**TASK DATA**:
$ cat src/rtl/digit_serial_adder.sv
// Digit-serial two's complement adder: WIDTH-bit operands, DIGIT bits per clock.
// Optional add/subtract mode enabled by defining DIGIT_SERIAL_ADDER_ADDSUB_EN.
module digit_serial_adder #(
  parameter int WIDTH = 16,
  parameter int DIGIT = 4
) (
  input  logic             clk,
  input  logic             rst_n,
  input  logic             start,
  input  logic [WIDTH-1:0] a,
  input  logic [WIDTH-1:0] b,
  input  logic             cin,
`ifdef DIGIT_SERIAL_ADDER_ADDSUB_EN
  input  logic             sub,
`endif
  output logic             busy,
  output logic             done,
  output logic [WIDTH-1:0] sum,
  output logic             cout,
  output logic             ovf
);

  localparam int NDIG = WIDTH / DIGIT;
  localparam int CW   = (NDIG > 1) ? $clog2(NDIG) : 1;
  localparam logic [CW-1:0] LAST = CW'(NDIG - 1);

  typedef enum logic [1:0] {IDLE, RUN, DONE} state_t;

  state_t           state;
  logic [WIDTH-1:0] a_sr;
  logic [WIDTH-1:0] b_sr;
  logic [WIDTH-1:0] sum_sr;
  logic             carry;
  logic [CW-1:0]    cnt;

  logic [DIGIT-1:0] dsum;
  logic [DIGIT:0]   c;
  logic [WIDTH-1:0] sum_next;
  logic [WIDTH-1:0] load_b;
  logic             load_c;

  // Ripple of full-adder cells across one digit, fed by the registered carry.
  always_comb begin
    c    = '0;
    dsum = '0;
    c[0] = carry;
    for (int i = 0; i < DIGIT; i++) begin
      dsum[i]  = a_sr[i] ^ b_sr[i] ^ c[i];
      c[i+1]   = (a_sr[i] & b_sr[i]) | (c[i] & (a_sr[i] ^ b_sr[i]));
    end
  end

  // New digit enters at the top so the full sum is aligned after NDIG shifts.
  assign sum_next = (sum_sr >> DIGIT) | (WIDTH'(dsum) << (WIDTH - DIGIT));

`ifdef DIGIT_SERIAL_ADDER_ADDSUB_EN
  assign load_b = sub ? ~b : b;
  assign load_c = sub ? 1'b1 : cin;
`else
  assign load_b = b;
  assign load_c = cin;
`endif

  always_ff @(posedge clk or negedge rst_n) begin
    if (!rst_n) begin
      state  <= IDLE;
      busy   <= 1'b0;
      done   <= 1'b0;
      sum    <= '0;
      cout   <= 1'b0;
      ovf    <= 1'b0;
      a_sr   <= '0;
      b_sr   <= '0;
      sum_sr <= '0;
      carry  <= 1'b0;
      cnt    <= '0;
    end else begin
      done <= 1'b0;
      case (state)
        IDLE, DONE: begin
          if (start) begin
            a_sr  <= a;
            b_sr  <= load_b;
            carry <= load_c;
            cnt   <= '0;
            busy  <= 1'b1;
            state <= RUN;
          end else begin
            state <= IDLE;
          end
        end
        RUN: begin
          a_sr   <= a_sr >> DIGIT;
          b_sr   <= b_sr >> DIGIT;
          sum_sr <= sum_next;
          carry  <= c[DIGIT];
          cnt    <= cnt + CW'(1);
          if (cnt == LAST) begin
            sum   <= sum_next;
            cout  <= c[DIGIT];
            ovf   <= c[DIGIT] ^ c[DIGIT-1];
            busy  <= 1'b0;
            done  <= 1'b1;
            state <= DONE;
          end
        end
        default: state <= IDLE;
      endcase
    end
  end

endmodule
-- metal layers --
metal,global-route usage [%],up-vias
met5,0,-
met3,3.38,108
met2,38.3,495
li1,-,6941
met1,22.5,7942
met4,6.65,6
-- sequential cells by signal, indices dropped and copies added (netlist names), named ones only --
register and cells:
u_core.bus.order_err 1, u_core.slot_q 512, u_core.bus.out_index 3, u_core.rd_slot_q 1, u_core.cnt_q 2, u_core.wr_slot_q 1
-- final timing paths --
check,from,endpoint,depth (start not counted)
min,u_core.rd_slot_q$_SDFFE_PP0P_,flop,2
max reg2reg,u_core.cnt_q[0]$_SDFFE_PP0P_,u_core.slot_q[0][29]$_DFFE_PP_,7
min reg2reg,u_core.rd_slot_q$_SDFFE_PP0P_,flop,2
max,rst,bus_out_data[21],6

**WHAT IS EXPECTED**: When a line in the records holds the string "metal", copy that line.

**EXPECTED ANSWER**:
-- metal layers --
metal,global-route usage [%],up-vias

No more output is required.